Collaborated on the design of a differential input single output two-stage amplifier (OTA) using current-reuse techniques, achieving a closed-loop gain of ~40dB and a bandwidth of approximately 8 kHz (65nm process).

Conducted comprehensive simulations to analyze the impact of parameters such as width, length, feedback capacitors, and bias current on amplifier performance.

abstract: In implantable neural monitoring, handling increasing data volumes from numerous channels is a challenge for transmission. A viable solution is on-chip data spike detection. This study introduces a low-power circuit integrating an analog front-end, spike enhancement filter, and detector. The amplifier adopts a two-stage operational transconductance design to both perform linear filtering of the biopotential recordings and convert them into current. The spike enhancement filter is designed as a current-mode analog signal processing circuit, utilizing translinear loops to emulate the underdamped dynamics of a particle in a monostable potential well, implemented via a second-order differential equation. The filter's output, enhanced with spikes, undergoes a spike detector stage employing hard thresholding. This circuitry is designed using TSMC 65nm CMOS technology.
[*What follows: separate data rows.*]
Context: an optimization exercise on an open-source flow, tuned for small area. The choices shown serve that exercise and are no tape-out recipe. Function was checked by simulation only, so behaviour that the tests miss may differ from the original. No activity file was given, so power comes from the tool's default toggle rates.

## fb_port
module fb_port (
    input  wire        clk,
    input  wire        rst,               
    input  wire [35:0] time_now,          
    input  wire [3:0]  fb_in,             
    input  wire [1:0]  cfg_mode,          
    input  wire [7:0]  cfg_filt_n,
    input  wire [3:0]  cfg_pol,
    input  wire        cfg_dir,
    input  wire [7:0]  cfg_err_limit,
    input  wire [15:0] cfg_err_decay,     
    input  wire        cfg_alarm_en,
    input  wire [1:0]  cfg_z_mode,
    input  wire [2:0]  cfg_z_gate,
    input  wire [35:0] cfg_index_period,
    input  wire [15:0] cfg_index_tol,
    input  wire [15:0] cfg_hall_ill_t,    
    input  wire        z_arm,
    input  wire        fault_reset,
    input  wire [1:0]  latch_clr,
    output reg  [35:0] pos,
    output reg  [35:0] edge_time,
    output wire [3:0]  lines,
    output wire [7:0]  hall_sector,
    output reg  [7:0]  err_level,
    output reg  [35:0] err_count,
    output reg  [1:0]  latch,
    output reg  [35:0] index_pos,
    output reg  [35:0] index_time,
    output reg  [35:0] index_count,
    output wire [13:0] status
);
==> flow/config.mk <==
export PLATFORM = sky130hd
export DESIGN_NAME = fb_port
export DESIGN_NICKNAME = fb_port
export VERILOG_FILES = /design/flow/design.v
export SDC_FILE = /design/flow/constraint.sdc
export NUM_CORES = 4
export LEC_CHECK = 0
export CAP_MARGIN = 5
export CORE_MARGIN = 2
export CORE_UTILIZATION = 40
export SLEW_MARGIN = 5
==> flow/constraint.sdc <==
create_clock -name core_clock -period 12.0 [get_ports {clk}]
set_input_delay 2.4000 -clock core_clock [delete_from_list [all_inputs] [get_ports {clk}]]
set_output_delay 2.4000 -clock core_clock [all_outputs]
set_load 0.01 [all_outputs]
standard.sh (not shown) runs the stock make flow with config.mk's settings and CLKGATE_MAP_FILE= SYNTH_SCRIPT=/design/flow/synth_recipe.tcl, a recipe that flattens the netlist after the stock synthesis.
==> flow/flow/run.sh <==
#!/bin/bash
# The standard layout (standard.sh) with three changes:
#  - synthesis maps logic with an area-oriented ABC script and without
#    adder extraction (flow/synth.tcl),
#  - the ports get the smallest buffer (buf_1),
#  - the clock tree uses clkbuf_4 in clusters of at most 9 sinks, without
#    dummy loads.
set -euo pipefail
export BUFFER_PORTS_ARGS="-buffer_cell sky130_fd_sc_hd__buf_1"
export CTS_ARGS="-sink_clustering_enable -repair_clock_nets -dont_use_dummy_load -buf_list sky130_fd_sc_hd__clkbuf_4 -sink_clustering_size 9 -sink_clustering_max_diameter 50"
bash standard.sh SYNTH_SCRIPT="$PWD/flow/synth.tcl" finish > standard.log 2>&1
==> flow/flow/abc_area.script <==
strash
balance
rewrite
refactor
balance
rewrite -z
refactor -z
rewrite -z
balance
rewrite
refactor
balance
rewrite -z
refactor -z
rewrite -z
balance
&get -n
&st
&dch -f
&nf -R 1000
&put
==> flow/flow/synth.tcl <==
# The standard flow's synthesis (synth_recipe.tcl in the work folder, sourced unchanged)
# with two changes to how logic is mapped (registers are untouched):
#  - no adder extraction: ABC maps the arithmetic together with the rest,
#  - ABC uses the area-oriented script abc_area.script beside this file
#    instead of ORFS's speed script.
set ::env(ADDER_MAP_FILE) ""
set ::area_abc_script [file join [file dirname [file normalize [info script]]] abc_area.script]
proc abc {args} {
  set i [lsearch -exact $args -script]
  if {$i >= 0} { lset args [expr {$i + 1}] $::area_abc_script }
  yosys abc {*}$args
}
source [file join [file dirname [file dirname [file normalize [info script]]]] synth_recipe.tcl]
The baseline finished with timing, DRC and antenna clean.
Then changed:
Settings changed: CAP_MARGIN 5 to 20, SLEW_MARGIN 5 to 20.
The changed run passed the timing, design-rule and antenna checks.
Maximum frequency does not change.
Area after synthesis does not change.
Count of clock-buffer cells in the layout is unchanged.
Final area stays the same.
Worst setup slack stays the same.
Wire length stays the same.
Power does not change.

========
fb_port, a different RTL version from the one above (not shown whole).
Size: ~2,100 cells after synthesis, roughly 410 I/O pins, roughly 22,000 µm² of cells after synthesis.
Settings: LEC_CHECK=0, CAP_MARGIN=20, CORE_MARGIN=2, CORE_UTILIZATION=40, SLEW_MARGIN=20; clock period 12.0 ns.
==> flow/flow/run.sh <==
#!/bin/bash
# Standard layout, with the smallest buffer on the ports, small clock
# buffers and no dummy clock-tree loads.
set -euo pipefail
export BUFFER_PORTS_ARGS="-buffer_cell sky130_fd_sc_hd__buf_1"
export CTS_ARGS="-sink_clustering_enable -repair_clock_nets -dont_use_dummy_load -buf_list sky130_fd_sc_hd__clkbuf_4"
bash standard.sh > standard.log 2>&1
The first run produced a clean layout.
Rerun with:
==> flow/flow/run.sh (replaced) <==
#!/bin/bash
# Standard layout, with the smallest buffer on the ports and no dummy
# clock-tree loads.
set -euo pipefail
export BUFFER_PORTS_ARGS="-buffer_cell sky130_fd_sc_hd__buf_1"
export CTS_ARGS="-sink_clustering_enable -repair_clock_nets -dont_use_dummy_load"
bash standard.sh > standard.log 2>&1
Power came out higher by roughly a tenth. Via count came out lower by a few percent. Wire length came out lower slightly. Sequential share of layout area came out lower by 0.55 points. Global-route usage came out lower by 0.27 points. Cell count came out lower by a few percent. Final area came out higher slightly. Register-to-register slack gains 70 ps. Setup slack loses 200 ps. Die area is unchanged. Synthesized area stays the same.
Rerun with:
==> flow/flow/run.sh (replaced) <==
#!/bin/bash
# Standard layout, with the smallest buffer on the ports, small clock
# buffers and no dummy clock-tree loads.
set -euo pipefail
export BUFFER_PORTS_ARGS="-buffer_cell sky130_fd_sc_hd__buf_1"
export CTS_ARGS="-sink_clustering_enable -repair_clock_nets -dont_use_dummy_load -buf_list sky130_fd_sc_hd__clkbuf_4 -sink_clustering_size 10 -sink_clustering_max_diameter 60"
bash standard.sh > standard.log 2>&1
=> Worst setup slack improved by 250 ps; routed wire length barely changes; count of clock-buffer cells in the layout goes up by 8; via count goes up slightly; clock skew goes up by 67 ps; first-iteration DRC count goes down slightly; power goes down by about a fifth; global-route usage hardly moves; final cell count goes up slightly; design area goes down by a few percent; synthesized area does not change.
Rerun with:
==> flow/flow/run.sh (replaced) <==
#!/bin/bash
# The standard layout (standard.sh) with three changes:
#  - synthesis maps logic with an area-oriented ABC script (flow/synth.tcl),
#  - the ports get the smallest buffer (buf_1),
#  - the clock tree uses clkbuf_4 in clusters of at most 9 sinks, without
#    dummy loads.
set -euo pipefail
export BUFFER_PORTS_ARGS="-buffer_cell sky130_fd_sc_hd__buf_1"
export CTS_ARGS="-sink_clustering_enable -repair_clock_nets -dont_use_dummy_load -buf_list sky130_fd_sc_hd__clkbuf_4 -sink_clustering_size 9 -sink_clustering_max_diameter 50"
bash standard.sh SYNTH_SCRIPT="$PWD/flow/synth.tcl" finish > standard.log 2>&1
==> flow/flow/abc_area.script (new file) <==
&get -n
&st
&syn2
&dch -f
&nf -R 1000
&put
==> flow/flow/synth.tcl (new file) <==
# The standard flow's synthesis (synth_recipe.tcl in the work folder, sourced unchanged)
# with one change: ABC maps the logic with the area-oriented script
# abc_area.script beside this file instead of ORFS's speed script.
set ::area_abc_script [file join [file dirname [file normalize [info script]]] abc_area.script]
proc abc {args} {
  set i [lsearch -exact $args -script]
  if {$i >= 0} { lset args [expr {$i + 1}] $::area_abc_script }
  yosys abc {*}$args
}
source [file join [file dirname [file dirname [file normalize [info script]]]] synth_recipe.tcl]
=>
- sequential cell count is unchanged
- power increases by about 1%
- fmax decreases by about 8%
- final area decreases by 3.9%
- final cell count decreases by 4.4%
- worst setup slack gets worse by 860 ps
- routed wire length decreases by 7.8%
- combinational power decreases by about 17%
- via count decreases by about 9%
- critical path depth increases by 8
- register-to-register slack gets worse by 670 ps

========
the previous run:
Starting RTL as in the previous note.
Settings: LEC_CHECK=0, CAP_MARGIN=20, CORE_MARGIN=2, CORE_UTILIZATION=40, SLEW_MARGIN=20; clock period 12.0 ns.
==> flow/flow/run.sh <==
#!/bin/bash
# Standard layout, with the smallest buffer on the ports, small clock
# buffers and no dummy clock-tree loads.
set -euo pipefail
export BUFFER_PORTS_ARGS="-buffer_cell sky130_fd_sc_hd__buf_1"
export CTS_ARGS="-sink_clustering_enable -repair_clock_nets -dont_use_dummy_load -buf_list sky130_fd_sc_hd__clkbuf_4 -sink_clustering_size 9 -sink_clustering_max_diameter 50"
bash standard.sh > standard.log 2>&1
#### Input delta (the current run over the previous run)
==> flow/flow/run.sh <==
#!/bin/bash
# Standard layout, with the smallest buffer on the ports, small clock
# buffers and no dummy clock-tree loads.
set -euo pipefail
export BUFFER_PORTS_ARGS="-buffer_cell sky130_fd_sc_hd__buf_1"
export CTS_ARGS="-sink_clustering_enable -repair_clock_nets -dont_use_dummy_load -buf_list sky130_fd_sc_hd__clkbuf_8 -sink_clustering_size 14 -sink_clustering_max_diameter 60"
bash standard.sh > standard.log 2>&1
==> comparison <==
The previous run and the current run all finish clean.
The previous run -> the current run: synthesized-area fraction occupied by ao, oa, aoi and oai cells delta 0, exact match
Of the current run and the previous run, it is the current run that has the lower routed wire length.
Diff the previous run -> the current run | post-layout instance area | up slightly
Diode insertion count for antenna repair: higher on the previous run
The current run vs the previous run on met2 wire length: the current run is the higher one.

========
== job 101 ==
Another version of the RTL of fb_port (not shown whole).
Size in the first run: ~1800 cells after synthesis, about 460 flip-flops, about 410 I/O pins, ~0.020 mm2 of cells after synthesis.
==> flow/config.mk <==
export PLATFORM = sky130hd
export DESIGN_NAME = fb_port
export DESIGN_NICKNAME = fb_port
export VERILOG_FILES = /design/flow/design.v
export SDC_FILE = /design/flow/constraint.sdc
export NUM_CORES = 4
export LEC_CHECK = 0
export CAP_MARGIN = 20
export CORE_MARGIN = 2
export CORE_UTILIZATION = 60
export SLEW_MARGIN = 20
==> flow/constraint.sdc <==
create_clock -name core_clock -period 12.0 [get_ports {clk}]
set_input_delay 2.4000 -clock core_clock [delete_from_list [all_inputs] [get_ports {clk}]]
set_output_delay 2.4000 -clock core_clock [all_outputs]
set_load 0.01 [all_outputs]
==> flow/flow/run.sh <==
#!/bin/bash
# The standard layout (standard.sh) with three changes:
#  - synthesis maps logic with an area-oriented ABC script (flow/synth.tcl),
#  - the ports get the smallest buffer (buf_1),
#  - the clock tree uses clkbuf_4 in clusters of at most 9 sinks, without
#    dummy loads.
set -euo pipefail
export BUFFER_PORTS_ARGS="-buffer_cell sky130_fd_sc_hd__buf_1"
export CTS_ARGS="-sink_clustering_enable -repair_clock_nets -dont_use_dummy_load -buf_list sky130_fd_sc_hd__clkbuf_4 -sink_clustering_size 9 -sink_clustering_max_diameter 50"
bash standard.sh SYNTH_SCRIPT="$PWD/flow/synth.tcl" finish > standard.log 2>&1
==> flow/flow/abc_area.script <==
strash
balance
rewrite
refactor
balance
rewrite -z
refactor -z
rewrite -z
balance
&get -n
&st
&dch -f
&nf -R 1000
&put
==> flow/flow/synth.tcl <==
# The standard flow's synthesis (synth_recipe.tcl in the work folder, sourced unchanged)
# with one change: ABC maps the logic with the area-oriented script
# abc_area.script beside this file instead of ORFS's speed script.
set ::area_abc_script [file join [file dirname [file normalize [info script]]] abc_area.script]
proc abc {args} {
  set i [lsearch -exact $args -script]
  if {$i >= 0} { lset args [expr {$i + 1}] $::area_abc_script }
  yosys abc {*}$args
}
source [file join [file dirname [file dirname [file normalize [info script]]]] synth_recipe.tcl]
Every stage of the flow completed for job 101, and the final layout passed the timing, design-rule and antenna checks.
#### Input delta (job 102 over job 101)
- a change of CORE_UTILIZATION from 60 to 40
- Job 102 completed end to end with timing, DRC and antenna clean.
- Summary of job 102 over job 101: final cell utilization of the core shrank by 22 points; routed wire length +about 7%; post-route clock skew picked up an extra 14 ps.
- Summary of job 102 over job 101: fraction of power consumed by combinational cells did not really move, signed area change from the synthesized netlist to the final layout went up.

[re-timing with driven ports]
The results above use ideal ports. As a check the final layouts listed here were re-extracted and re-timed, cells and wires unchanged.
Step 1, drivers: a clkbuf_16 drives clk and a buf_2 each remaining input, both assumed.
Step 2 also shifts input and output timing later by t, the mid clock arrival at the registers, as if the neighbouring blocks saw the same clock.
Three values: ideal ports, drivers, drivers and shift; two values: the first two.
run | t (ns) | setup WS [ns] | slew at the worst register clock pin (ns)
the first run of note 1 | 0.822 | 0.846 / 0.871 / 0.049 | 0.11 / 0.11
the second run of note 1 | 0.822 | 0.846 / 0.871 / 0.049 | 0.11 / 0.11
the first run of note 2 | 0.900 | 2.078 / 2.110 / 1.210 | 0.07 / 0.07
the second run of note 2 | 0.623 | 1.874 / 1.909 / 1.287 | 0.06 / 0.06
the third run of note 2 | 0.806 | 2.121 / 2.153 / 1.347 | 0.12 / 0.12
the fourth run of note 2 | 0.825 | 1.256 / 1.275 / 0.450 | 0.11 / 0.11
the previous run | 0.782 | 2.017 / 2.049 / 1.266 | 0.11 / 0.11
the current run | 0.665 | 1.900 / 1.933 / 1.267 | 0.09 / 0.09
job 101 | 0.821 | 0.858 / 0.885 / 0.064 | 0.11 / 0.11
job 102 | 0.827 | 0.688 / 0.712 / -0.115 | 0.11 / 0.11
Met with ideal ports but missed after step 2: setup timing in job 102. For the first run of note 2, which loses most, drivers alone change the setup slack by +0.032 ns; drivers and shift together by -0.868 ns.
Through simulations utilizing the Wave_clus database, the proposed system demonstrates an average spike detection sensitivity of 98.99% while consuming 311 nW when powered by a 1 V supply, with a compact footprint of 0.0348 mm2.

Ultrasonic Distance Sensor
A fully analog ultrasonic time-of-flight system was developed to produce a 0–6V output corresponding to distances from 0 to 60 inches. The design includes a capacitor-based memory for programmable setpoints and triggers a buzzer when the target is too close. The sensor output was also used to control a motorized car, enabling automatic directional response based on proximity.

Laser Tracking Servo
A closed-loop servo system was implemented to align a laser line with the center of a solar cell. Using PWM motor control and proportional feedback, the system enables precise auto-tracking. A gradient-masked solar cell provides accurate position sensing, with additional manual jog controls and laser modulation to enhance noise immunity.

Function Generator
A multi-function waveform generator was designed to output sine, square, triangle, and pulse waveforms with adjustable amplitude, offset, and duty cycle. The circuit achieved clean signal transitions with fast rise and fall times.

Utilized Matlab to conduct loss analysis aimed at identifying optimal parameter values (such as switch size, capacitor, and inductor values) to achieve high efficiency while minimizing the Figure of Merit (FOM).  

Constructed the converter using Cadence and supplied ideal control signals as inputs to evaluate the circuit's viability.  

Designed transistor-level sub-blocks: clock generator, dead-time control, error amplifier, comparators, flying capacitor control loop, LDO, gate drivers, level shifters, compensator, phase shifter.  

Achieved an efficiency of 85.12%, output voltage ripple of 27.68 mV, and a FOM (power consumption*area) of 0.3180 W/mm² (nominal 1.8V to 0.7V DC to DC converter, but the circuit operates effectively for both D>0.5 and D<0.5).